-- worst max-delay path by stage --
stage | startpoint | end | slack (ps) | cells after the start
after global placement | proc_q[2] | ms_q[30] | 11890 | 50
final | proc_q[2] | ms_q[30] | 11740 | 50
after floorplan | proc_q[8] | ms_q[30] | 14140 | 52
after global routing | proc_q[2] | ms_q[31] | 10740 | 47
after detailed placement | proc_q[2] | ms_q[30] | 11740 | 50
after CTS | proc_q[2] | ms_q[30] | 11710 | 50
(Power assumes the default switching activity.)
...
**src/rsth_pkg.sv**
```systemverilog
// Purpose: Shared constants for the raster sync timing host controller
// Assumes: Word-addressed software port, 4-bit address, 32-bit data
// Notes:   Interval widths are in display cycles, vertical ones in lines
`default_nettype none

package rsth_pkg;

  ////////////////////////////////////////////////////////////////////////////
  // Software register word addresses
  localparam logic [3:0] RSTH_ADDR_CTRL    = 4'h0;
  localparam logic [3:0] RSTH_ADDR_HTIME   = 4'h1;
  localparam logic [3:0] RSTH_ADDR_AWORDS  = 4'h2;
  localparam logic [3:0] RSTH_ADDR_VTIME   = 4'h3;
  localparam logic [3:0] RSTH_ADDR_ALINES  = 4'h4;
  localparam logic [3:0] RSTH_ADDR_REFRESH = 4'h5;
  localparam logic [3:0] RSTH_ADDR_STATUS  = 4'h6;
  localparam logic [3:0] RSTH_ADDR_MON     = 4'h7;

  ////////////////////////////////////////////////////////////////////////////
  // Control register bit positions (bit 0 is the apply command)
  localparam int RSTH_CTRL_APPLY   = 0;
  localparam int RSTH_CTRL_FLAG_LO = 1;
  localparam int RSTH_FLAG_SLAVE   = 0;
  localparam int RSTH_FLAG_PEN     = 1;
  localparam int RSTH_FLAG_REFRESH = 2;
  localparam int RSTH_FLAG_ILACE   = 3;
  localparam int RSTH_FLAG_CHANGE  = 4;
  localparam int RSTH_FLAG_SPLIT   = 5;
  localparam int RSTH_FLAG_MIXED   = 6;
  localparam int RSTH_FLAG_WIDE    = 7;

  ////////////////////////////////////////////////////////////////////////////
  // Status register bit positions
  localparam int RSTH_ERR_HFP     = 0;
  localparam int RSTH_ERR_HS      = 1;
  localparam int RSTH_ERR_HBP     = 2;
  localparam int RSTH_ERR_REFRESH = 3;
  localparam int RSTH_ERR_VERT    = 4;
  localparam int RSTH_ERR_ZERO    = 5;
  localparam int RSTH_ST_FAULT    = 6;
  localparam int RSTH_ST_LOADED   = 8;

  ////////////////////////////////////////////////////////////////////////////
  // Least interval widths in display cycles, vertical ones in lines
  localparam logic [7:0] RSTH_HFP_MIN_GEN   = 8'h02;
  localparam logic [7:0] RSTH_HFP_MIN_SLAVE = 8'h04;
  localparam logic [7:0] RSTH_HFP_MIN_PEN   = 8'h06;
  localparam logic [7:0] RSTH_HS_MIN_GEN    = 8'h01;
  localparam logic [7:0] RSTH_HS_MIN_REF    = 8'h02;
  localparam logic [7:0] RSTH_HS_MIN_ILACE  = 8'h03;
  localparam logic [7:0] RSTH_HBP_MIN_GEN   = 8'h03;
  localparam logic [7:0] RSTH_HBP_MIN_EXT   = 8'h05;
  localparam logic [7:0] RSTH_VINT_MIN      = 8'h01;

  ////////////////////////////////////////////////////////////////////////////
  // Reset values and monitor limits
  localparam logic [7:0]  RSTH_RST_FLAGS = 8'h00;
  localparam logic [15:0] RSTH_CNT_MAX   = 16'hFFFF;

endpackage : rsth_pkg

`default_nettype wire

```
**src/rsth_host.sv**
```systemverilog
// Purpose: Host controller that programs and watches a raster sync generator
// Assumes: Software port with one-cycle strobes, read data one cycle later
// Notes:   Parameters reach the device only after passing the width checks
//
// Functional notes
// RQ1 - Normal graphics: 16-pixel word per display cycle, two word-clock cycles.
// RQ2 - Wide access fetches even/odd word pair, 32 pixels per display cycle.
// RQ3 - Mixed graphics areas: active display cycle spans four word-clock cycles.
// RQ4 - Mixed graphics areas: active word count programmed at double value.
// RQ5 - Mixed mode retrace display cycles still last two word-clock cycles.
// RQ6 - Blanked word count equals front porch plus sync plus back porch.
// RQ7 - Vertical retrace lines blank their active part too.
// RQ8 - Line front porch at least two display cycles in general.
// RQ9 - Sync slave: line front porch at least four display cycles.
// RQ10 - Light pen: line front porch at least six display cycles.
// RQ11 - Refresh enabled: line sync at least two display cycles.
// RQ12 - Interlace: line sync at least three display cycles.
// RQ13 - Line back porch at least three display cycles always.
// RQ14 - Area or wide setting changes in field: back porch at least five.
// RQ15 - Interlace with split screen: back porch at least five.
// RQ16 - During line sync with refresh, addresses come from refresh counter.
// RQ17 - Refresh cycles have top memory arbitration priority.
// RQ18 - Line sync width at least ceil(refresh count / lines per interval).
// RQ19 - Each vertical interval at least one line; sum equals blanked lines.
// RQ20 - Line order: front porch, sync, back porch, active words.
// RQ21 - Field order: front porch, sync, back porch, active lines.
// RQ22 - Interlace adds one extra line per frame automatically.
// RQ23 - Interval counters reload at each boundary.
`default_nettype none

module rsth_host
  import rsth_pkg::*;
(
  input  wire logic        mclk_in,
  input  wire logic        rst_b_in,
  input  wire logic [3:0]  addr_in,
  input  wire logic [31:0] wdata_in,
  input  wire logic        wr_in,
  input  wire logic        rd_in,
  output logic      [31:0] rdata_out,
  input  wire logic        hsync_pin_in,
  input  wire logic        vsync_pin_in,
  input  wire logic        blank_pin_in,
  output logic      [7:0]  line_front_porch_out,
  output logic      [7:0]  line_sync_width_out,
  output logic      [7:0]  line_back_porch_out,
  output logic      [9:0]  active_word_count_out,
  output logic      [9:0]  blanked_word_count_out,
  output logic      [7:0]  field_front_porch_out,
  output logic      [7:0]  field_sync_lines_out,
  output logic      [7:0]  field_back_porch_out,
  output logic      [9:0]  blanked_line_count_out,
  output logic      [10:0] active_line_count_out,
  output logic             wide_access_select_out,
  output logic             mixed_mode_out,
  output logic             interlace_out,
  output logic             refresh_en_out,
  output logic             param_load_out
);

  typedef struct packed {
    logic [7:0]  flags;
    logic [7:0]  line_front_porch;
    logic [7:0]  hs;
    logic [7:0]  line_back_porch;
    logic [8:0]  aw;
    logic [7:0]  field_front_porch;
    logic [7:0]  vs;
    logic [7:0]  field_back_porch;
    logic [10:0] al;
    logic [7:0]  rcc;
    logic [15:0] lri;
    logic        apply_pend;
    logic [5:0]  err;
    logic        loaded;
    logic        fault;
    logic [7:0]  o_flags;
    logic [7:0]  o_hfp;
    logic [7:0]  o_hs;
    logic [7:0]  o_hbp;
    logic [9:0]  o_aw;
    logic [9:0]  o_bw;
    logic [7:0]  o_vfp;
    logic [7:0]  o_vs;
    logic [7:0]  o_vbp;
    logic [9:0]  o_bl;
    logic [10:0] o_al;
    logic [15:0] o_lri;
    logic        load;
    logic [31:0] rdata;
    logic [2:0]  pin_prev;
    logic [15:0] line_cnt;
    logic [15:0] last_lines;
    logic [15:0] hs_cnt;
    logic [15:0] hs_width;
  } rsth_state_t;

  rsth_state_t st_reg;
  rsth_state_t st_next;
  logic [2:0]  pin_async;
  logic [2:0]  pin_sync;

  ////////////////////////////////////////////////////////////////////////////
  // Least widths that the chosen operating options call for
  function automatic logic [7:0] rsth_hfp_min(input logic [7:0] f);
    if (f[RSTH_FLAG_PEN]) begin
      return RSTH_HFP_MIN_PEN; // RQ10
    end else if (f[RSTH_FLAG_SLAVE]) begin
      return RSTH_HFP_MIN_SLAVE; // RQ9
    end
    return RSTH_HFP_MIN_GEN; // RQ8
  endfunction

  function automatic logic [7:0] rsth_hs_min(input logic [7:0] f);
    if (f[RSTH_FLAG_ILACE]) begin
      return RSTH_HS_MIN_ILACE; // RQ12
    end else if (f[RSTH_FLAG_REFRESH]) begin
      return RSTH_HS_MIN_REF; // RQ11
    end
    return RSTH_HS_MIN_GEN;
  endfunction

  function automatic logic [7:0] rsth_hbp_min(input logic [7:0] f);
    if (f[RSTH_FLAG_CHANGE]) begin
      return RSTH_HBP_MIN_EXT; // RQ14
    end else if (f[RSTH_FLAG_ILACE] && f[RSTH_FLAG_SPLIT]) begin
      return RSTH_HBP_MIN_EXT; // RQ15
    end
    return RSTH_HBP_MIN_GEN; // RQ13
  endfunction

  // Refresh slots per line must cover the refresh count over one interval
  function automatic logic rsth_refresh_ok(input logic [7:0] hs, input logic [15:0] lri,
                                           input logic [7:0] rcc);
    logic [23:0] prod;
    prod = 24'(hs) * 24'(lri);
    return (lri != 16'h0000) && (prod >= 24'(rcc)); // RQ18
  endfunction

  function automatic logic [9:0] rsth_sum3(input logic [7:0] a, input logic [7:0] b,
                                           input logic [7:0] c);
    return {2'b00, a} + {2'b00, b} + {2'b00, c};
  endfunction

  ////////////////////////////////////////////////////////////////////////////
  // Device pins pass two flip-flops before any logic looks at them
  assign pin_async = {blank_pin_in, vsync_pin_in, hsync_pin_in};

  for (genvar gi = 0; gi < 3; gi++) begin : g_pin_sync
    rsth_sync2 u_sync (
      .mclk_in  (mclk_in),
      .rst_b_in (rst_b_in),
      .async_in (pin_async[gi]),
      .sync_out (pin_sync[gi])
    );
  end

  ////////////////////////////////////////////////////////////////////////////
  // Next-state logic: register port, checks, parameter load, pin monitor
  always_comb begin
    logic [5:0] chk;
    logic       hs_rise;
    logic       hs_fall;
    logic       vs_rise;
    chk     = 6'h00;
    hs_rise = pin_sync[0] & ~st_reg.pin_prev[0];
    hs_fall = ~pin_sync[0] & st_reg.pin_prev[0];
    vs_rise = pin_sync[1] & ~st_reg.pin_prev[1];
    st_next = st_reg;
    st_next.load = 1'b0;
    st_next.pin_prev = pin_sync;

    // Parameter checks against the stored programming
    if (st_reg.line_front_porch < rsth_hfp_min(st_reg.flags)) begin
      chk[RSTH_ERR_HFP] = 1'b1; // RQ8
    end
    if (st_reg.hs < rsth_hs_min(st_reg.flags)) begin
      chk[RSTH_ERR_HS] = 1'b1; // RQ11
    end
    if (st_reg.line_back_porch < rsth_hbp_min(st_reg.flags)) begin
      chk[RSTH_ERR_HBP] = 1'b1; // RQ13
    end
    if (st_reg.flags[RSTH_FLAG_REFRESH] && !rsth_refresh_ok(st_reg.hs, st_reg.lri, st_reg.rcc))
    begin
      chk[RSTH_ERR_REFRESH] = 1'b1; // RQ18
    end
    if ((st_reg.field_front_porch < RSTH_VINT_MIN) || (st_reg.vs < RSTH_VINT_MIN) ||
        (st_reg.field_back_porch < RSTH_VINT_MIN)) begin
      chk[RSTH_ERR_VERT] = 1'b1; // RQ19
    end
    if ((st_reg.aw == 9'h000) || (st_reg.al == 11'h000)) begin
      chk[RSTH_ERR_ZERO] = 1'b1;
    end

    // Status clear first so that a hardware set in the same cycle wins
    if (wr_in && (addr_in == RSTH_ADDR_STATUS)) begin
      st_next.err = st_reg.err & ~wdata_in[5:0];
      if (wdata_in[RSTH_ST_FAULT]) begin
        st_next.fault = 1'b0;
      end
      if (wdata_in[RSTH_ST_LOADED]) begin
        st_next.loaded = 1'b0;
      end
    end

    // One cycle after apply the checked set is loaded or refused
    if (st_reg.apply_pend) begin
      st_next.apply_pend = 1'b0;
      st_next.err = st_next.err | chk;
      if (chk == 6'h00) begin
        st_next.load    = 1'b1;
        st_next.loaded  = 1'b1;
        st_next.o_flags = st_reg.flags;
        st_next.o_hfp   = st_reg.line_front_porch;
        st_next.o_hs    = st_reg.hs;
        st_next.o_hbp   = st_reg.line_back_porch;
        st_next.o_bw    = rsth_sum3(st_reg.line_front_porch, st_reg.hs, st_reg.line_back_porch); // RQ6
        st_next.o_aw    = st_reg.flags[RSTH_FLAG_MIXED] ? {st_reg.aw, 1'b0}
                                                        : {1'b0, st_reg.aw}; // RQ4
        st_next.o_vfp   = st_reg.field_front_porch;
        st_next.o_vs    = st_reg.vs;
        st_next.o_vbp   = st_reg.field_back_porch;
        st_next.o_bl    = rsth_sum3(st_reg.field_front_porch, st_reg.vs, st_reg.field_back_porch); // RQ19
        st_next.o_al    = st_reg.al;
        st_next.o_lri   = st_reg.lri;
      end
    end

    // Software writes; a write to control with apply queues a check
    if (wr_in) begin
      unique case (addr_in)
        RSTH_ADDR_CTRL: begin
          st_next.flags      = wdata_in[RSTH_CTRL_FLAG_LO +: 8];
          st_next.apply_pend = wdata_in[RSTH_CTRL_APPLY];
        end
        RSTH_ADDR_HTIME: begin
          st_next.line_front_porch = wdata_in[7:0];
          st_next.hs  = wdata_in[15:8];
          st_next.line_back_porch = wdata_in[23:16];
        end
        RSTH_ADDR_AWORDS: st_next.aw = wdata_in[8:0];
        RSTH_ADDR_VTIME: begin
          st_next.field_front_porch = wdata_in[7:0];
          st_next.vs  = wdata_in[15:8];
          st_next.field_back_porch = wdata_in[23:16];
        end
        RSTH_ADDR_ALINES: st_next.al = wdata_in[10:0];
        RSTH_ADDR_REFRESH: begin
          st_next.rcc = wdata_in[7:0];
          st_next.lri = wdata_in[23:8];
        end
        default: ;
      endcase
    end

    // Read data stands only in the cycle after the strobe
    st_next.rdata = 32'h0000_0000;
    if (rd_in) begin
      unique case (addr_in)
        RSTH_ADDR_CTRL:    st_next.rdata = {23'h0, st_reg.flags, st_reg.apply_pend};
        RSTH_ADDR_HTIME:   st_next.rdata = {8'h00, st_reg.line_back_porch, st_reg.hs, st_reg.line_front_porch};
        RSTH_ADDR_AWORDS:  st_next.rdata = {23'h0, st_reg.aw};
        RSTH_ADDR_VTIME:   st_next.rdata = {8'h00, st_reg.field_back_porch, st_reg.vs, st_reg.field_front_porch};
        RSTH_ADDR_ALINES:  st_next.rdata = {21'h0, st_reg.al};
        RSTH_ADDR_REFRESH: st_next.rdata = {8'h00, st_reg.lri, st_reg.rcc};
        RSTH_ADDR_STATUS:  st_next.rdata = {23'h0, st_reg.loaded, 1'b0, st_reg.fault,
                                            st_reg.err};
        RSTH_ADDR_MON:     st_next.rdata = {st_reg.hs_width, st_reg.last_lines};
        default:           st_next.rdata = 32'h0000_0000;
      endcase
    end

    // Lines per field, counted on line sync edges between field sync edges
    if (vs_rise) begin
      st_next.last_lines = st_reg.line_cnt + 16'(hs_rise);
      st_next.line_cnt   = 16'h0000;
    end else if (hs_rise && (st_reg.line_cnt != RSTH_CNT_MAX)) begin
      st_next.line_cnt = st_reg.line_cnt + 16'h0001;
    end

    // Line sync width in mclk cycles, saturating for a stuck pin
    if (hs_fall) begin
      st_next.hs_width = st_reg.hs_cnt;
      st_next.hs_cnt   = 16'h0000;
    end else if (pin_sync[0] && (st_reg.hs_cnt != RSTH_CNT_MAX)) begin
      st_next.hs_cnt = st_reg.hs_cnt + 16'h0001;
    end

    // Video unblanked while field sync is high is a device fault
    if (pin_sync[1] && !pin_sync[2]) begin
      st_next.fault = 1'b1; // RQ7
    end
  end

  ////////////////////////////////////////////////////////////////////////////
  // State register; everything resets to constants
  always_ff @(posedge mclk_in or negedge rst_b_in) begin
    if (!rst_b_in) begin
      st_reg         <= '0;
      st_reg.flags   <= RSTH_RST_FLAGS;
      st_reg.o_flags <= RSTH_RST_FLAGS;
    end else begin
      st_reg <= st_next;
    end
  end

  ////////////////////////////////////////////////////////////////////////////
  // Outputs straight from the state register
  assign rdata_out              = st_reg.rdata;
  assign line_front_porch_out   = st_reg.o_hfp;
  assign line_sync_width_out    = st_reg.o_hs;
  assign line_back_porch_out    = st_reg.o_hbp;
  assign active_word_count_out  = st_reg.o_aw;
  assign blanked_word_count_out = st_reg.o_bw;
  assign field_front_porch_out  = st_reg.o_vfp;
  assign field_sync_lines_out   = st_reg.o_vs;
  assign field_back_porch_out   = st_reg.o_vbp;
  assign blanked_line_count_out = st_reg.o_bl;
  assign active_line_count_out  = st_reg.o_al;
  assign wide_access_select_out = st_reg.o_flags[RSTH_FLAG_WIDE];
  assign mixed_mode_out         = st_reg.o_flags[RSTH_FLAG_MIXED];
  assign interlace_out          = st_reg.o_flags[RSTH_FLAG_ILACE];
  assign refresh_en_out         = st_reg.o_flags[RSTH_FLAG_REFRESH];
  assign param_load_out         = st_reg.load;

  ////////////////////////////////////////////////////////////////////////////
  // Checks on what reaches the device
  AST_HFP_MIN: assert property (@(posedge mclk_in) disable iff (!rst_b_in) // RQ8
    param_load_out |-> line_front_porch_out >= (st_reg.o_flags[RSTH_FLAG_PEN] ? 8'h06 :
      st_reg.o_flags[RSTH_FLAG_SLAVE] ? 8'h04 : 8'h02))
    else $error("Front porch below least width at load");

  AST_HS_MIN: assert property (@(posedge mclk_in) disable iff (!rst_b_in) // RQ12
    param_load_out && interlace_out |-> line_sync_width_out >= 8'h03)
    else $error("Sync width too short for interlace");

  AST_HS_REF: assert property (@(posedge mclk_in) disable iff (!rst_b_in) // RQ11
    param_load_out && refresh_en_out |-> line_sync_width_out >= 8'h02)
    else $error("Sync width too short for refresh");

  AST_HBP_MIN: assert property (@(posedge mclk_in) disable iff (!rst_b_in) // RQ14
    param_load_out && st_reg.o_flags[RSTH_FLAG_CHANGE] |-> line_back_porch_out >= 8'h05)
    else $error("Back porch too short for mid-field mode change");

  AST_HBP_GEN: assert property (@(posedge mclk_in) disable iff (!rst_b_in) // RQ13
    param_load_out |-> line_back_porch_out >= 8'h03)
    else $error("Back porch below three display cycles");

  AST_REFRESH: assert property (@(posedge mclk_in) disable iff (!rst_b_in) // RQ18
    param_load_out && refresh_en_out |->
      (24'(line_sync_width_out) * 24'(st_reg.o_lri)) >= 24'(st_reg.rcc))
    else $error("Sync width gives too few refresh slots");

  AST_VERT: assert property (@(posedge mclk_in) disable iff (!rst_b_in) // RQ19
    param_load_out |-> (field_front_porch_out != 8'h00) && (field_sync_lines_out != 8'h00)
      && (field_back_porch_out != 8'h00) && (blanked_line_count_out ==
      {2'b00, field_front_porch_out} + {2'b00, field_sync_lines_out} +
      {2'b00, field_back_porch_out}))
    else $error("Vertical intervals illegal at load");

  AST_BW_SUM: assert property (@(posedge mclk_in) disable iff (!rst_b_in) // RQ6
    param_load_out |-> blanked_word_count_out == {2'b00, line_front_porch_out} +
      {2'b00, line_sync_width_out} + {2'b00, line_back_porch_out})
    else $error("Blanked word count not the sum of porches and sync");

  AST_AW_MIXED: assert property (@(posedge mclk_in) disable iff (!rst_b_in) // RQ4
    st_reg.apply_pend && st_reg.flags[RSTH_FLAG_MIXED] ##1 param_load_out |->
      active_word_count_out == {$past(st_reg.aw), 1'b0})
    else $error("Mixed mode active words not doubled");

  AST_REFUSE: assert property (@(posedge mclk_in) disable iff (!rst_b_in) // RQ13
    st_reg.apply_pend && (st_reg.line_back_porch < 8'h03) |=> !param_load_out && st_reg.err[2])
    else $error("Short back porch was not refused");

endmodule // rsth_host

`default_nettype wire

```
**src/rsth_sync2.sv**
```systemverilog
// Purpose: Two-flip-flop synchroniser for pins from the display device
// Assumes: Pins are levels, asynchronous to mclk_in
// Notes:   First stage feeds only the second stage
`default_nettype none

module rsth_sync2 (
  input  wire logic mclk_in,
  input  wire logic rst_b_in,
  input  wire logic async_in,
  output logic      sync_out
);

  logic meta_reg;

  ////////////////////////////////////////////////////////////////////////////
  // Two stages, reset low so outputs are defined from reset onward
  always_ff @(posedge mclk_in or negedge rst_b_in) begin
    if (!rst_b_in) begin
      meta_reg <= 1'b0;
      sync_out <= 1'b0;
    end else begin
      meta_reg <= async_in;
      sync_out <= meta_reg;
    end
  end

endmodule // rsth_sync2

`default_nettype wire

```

## PROBLEM STATEMENT
Please give an exact copy of the entries above, from the line with "after global placement" down to the line with "(Power assumes the", inclusive, and nothing else.

## TASK RESPONSE
after global placement | proc_q[2] | ms_q[30] | 11890 | 50
final | proc_q[2] | ms_q[30] | 11740 | 50
after floorplan | proc_q[8] | ms_q[30] | 14140 | 52
after global routing | proc_q[2] | ms_q[31] | 10740 | 47
after detailed placement | proc_q[2] | ms_q[30] | 11740 | 50
after CTS | proc_q[2] | ms_q[30] | 11710 | 50
(Power assumes the default switching activity.)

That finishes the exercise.